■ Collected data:
···

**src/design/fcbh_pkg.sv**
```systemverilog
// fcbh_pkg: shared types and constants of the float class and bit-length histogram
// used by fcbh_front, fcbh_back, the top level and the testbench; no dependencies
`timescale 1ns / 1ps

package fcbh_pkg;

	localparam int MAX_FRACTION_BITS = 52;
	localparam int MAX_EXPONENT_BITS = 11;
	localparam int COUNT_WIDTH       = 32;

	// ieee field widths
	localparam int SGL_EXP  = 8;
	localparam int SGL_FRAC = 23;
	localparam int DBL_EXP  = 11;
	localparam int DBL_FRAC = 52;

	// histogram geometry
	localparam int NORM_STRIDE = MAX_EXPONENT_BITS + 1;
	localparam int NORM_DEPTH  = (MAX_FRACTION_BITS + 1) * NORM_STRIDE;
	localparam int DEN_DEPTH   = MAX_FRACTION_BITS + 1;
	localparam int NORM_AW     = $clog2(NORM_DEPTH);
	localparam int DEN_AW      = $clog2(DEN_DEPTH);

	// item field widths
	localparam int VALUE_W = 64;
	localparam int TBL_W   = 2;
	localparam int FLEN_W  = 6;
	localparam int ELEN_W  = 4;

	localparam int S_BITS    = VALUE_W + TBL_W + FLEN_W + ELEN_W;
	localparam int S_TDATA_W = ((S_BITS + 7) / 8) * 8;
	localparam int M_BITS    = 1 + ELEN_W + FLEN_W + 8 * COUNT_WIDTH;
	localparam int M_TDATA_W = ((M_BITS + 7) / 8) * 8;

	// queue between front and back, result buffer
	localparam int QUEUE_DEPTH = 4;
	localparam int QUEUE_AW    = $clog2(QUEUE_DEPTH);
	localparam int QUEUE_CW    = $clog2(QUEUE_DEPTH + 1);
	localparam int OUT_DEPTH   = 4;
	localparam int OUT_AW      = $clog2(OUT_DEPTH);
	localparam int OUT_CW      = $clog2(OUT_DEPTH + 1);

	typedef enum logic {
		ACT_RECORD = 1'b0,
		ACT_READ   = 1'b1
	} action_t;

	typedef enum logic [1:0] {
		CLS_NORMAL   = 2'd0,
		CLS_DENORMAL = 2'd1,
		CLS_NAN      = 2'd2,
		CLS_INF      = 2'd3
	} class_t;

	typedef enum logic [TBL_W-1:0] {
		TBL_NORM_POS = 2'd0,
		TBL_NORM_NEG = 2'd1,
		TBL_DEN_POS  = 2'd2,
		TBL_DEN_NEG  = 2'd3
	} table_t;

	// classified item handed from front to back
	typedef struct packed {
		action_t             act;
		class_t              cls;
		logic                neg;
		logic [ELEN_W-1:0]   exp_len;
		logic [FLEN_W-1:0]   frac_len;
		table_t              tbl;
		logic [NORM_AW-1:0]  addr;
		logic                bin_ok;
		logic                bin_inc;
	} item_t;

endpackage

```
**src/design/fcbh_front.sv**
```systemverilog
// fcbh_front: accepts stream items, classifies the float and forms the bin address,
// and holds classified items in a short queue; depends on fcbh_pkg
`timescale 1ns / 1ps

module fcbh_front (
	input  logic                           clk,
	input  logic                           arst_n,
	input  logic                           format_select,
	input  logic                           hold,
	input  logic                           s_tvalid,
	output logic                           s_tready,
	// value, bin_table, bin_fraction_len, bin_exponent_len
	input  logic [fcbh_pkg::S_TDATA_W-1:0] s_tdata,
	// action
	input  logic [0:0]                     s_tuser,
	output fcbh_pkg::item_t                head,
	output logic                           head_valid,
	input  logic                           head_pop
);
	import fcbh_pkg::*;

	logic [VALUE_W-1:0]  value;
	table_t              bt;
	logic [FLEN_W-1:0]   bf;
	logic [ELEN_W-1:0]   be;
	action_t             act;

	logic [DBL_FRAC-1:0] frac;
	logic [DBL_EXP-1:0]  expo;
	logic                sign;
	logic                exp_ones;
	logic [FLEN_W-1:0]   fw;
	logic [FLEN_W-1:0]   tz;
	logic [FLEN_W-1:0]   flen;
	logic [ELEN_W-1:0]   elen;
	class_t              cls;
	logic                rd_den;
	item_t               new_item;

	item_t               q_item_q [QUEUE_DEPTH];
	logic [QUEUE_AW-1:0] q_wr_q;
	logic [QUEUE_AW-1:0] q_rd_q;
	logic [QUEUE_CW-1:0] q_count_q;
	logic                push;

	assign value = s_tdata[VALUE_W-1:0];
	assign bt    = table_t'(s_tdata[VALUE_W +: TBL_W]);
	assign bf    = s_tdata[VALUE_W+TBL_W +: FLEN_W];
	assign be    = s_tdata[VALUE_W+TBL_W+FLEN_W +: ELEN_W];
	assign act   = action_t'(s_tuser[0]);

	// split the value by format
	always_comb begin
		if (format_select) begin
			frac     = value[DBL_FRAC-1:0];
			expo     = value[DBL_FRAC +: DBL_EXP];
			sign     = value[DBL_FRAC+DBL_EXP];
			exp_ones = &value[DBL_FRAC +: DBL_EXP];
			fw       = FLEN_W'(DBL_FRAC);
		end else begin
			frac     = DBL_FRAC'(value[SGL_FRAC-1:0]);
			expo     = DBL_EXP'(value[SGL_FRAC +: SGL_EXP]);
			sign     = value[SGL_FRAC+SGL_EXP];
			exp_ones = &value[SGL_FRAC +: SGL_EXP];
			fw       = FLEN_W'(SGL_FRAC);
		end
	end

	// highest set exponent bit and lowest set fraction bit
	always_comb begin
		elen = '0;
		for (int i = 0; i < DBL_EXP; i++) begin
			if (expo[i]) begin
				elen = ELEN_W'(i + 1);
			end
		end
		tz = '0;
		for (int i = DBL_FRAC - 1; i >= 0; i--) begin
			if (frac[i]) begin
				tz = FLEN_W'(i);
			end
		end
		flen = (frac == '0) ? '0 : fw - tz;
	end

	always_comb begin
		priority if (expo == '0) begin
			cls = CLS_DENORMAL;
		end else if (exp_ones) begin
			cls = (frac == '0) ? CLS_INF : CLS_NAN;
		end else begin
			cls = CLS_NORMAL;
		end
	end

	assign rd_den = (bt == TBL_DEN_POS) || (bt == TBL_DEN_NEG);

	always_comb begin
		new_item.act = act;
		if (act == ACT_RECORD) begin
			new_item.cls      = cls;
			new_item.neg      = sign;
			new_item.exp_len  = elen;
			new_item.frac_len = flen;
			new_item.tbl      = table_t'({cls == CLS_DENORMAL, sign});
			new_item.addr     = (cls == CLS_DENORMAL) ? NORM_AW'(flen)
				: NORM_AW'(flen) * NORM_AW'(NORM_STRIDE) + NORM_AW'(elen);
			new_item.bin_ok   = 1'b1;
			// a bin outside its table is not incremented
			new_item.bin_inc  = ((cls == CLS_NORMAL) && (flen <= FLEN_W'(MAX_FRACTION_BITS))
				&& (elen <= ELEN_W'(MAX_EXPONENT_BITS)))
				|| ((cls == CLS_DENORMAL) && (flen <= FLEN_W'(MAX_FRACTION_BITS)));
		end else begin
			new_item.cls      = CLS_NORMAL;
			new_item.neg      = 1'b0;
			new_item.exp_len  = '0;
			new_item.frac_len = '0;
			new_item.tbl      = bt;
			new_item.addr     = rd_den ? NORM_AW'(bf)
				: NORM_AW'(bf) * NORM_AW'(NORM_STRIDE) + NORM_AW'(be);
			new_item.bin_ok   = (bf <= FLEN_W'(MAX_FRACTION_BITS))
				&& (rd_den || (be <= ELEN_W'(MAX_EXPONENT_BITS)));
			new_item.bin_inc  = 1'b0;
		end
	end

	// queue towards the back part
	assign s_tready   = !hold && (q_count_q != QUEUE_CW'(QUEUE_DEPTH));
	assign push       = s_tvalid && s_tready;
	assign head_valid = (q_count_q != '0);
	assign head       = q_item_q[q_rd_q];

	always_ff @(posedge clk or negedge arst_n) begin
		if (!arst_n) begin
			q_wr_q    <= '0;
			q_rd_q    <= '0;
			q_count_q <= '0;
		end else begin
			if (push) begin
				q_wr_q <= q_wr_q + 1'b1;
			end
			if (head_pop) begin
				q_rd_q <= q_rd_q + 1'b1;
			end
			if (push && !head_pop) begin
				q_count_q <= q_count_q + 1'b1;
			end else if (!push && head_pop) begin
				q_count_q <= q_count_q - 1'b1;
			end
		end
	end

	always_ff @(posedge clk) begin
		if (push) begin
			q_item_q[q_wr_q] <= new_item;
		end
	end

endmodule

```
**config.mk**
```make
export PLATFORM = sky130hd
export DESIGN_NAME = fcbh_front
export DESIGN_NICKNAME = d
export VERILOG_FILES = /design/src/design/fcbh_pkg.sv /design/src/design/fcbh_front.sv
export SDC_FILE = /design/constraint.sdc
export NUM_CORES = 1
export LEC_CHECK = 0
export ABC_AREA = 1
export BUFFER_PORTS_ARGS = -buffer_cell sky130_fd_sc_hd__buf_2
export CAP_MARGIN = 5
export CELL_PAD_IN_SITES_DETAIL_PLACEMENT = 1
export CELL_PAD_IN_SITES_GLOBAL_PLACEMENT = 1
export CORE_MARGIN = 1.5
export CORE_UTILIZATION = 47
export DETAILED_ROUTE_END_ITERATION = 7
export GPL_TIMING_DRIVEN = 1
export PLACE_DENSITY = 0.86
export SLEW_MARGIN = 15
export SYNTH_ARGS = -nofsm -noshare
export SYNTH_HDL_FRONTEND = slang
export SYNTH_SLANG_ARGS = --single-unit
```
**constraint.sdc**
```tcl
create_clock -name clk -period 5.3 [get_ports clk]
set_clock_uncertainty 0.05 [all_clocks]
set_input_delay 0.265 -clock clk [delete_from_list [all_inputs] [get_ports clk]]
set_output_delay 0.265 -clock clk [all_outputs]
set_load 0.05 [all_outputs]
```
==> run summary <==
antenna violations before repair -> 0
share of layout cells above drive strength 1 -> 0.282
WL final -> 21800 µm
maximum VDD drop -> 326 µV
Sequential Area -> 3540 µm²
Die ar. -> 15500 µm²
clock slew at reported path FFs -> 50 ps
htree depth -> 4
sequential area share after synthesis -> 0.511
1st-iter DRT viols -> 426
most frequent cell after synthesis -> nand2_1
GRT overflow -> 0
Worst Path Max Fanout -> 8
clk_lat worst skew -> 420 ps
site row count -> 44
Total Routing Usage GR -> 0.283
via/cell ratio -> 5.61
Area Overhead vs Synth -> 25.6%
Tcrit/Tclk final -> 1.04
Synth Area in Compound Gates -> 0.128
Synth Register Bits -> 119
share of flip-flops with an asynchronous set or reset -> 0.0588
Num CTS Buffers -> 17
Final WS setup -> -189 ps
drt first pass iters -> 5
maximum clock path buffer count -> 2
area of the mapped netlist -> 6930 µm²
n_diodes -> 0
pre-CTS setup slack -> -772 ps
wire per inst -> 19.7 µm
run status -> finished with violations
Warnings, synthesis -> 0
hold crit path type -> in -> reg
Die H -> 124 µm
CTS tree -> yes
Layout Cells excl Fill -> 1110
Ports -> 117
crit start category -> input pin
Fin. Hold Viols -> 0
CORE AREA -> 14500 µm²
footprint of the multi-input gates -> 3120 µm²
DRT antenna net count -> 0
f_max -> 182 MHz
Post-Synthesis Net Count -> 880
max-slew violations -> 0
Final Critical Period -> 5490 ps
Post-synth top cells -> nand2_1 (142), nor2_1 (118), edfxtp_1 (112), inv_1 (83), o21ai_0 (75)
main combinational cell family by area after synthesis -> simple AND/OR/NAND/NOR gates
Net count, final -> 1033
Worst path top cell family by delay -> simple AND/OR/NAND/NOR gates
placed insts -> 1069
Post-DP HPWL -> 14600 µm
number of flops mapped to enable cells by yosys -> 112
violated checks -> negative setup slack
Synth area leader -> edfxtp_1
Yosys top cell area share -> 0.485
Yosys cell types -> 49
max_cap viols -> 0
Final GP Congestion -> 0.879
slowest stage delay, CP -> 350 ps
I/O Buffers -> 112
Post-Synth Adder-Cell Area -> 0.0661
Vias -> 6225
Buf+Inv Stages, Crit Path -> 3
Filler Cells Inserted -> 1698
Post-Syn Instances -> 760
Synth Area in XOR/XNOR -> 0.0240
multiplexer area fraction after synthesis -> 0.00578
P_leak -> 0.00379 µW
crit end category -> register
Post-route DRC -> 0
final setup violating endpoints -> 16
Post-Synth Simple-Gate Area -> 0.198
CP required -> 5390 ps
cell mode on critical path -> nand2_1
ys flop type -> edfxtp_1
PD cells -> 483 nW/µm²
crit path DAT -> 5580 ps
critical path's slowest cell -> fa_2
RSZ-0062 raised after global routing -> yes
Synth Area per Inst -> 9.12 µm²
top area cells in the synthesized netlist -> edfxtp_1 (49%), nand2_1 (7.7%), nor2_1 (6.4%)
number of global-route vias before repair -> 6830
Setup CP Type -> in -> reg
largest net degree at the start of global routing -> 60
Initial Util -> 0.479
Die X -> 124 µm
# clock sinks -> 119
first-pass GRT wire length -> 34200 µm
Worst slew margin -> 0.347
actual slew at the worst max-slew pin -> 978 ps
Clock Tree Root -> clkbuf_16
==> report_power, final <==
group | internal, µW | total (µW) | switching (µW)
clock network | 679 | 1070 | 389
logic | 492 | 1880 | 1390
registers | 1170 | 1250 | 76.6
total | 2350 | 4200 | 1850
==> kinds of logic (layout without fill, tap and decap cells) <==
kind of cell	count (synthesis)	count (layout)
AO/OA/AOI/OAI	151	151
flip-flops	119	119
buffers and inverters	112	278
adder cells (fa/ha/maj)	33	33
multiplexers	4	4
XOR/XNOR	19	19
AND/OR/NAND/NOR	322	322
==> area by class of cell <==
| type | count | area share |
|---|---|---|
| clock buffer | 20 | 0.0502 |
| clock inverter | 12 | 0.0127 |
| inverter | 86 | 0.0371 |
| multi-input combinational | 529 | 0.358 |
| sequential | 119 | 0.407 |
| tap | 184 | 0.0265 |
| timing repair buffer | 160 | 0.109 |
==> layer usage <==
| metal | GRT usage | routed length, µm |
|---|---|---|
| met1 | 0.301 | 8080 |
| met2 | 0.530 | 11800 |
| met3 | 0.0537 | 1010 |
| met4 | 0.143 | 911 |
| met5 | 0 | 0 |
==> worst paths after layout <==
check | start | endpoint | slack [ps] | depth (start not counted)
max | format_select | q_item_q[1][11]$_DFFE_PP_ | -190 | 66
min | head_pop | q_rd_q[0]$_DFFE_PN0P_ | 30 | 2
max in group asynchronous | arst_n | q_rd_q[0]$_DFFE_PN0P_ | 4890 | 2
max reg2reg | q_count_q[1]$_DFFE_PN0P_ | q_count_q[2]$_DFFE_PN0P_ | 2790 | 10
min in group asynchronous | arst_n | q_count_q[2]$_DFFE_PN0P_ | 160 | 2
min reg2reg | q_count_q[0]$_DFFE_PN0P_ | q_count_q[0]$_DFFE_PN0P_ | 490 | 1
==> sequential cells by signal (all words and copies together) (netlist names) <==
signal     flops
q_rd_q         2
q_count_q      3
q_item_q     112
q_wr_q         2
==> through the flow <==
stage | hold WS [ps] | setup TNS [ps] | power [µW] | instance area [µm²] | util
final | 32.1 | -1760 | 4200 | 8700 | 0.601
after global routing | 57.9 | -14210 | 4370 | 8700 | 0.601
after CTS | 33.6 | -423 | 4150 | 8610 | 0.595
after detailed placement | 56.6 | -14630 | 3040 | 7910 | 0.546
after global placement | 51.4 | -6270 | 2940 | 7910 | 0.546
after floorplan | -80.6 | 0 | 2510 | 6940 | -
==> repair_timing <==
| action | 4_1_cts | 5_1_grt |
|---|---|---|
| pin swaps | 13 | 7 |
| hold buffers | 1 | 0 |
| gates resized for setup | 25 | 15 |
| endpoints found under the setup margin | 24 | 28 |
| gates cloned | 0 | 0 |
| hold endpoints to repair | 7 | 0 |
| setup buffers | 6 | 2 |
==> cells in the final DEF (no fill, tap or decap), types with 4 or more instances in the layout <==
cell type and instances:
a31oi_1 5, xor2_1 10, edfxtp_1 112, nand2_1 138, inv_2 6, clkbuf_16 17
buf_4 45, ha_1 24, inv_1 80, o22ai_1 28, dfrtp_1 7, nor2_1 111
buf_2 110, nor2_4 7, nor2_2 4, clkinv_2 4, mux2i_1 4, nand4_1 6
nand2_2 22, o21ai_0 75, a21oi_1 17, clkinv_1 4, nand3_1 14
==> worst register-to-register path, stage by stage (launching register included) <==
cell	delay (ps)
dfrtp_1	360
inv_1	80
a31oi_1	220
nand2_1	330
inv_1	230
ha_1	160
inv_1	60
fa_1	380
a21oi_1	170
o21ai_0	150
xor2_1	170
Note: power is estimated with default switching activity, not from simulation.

···

Find each line in the records holding the string "first" and show it.

■ EXERCISE SOLUTION:
drt first pass iters -> 5
first-pass GRT wire length -> 34200 µm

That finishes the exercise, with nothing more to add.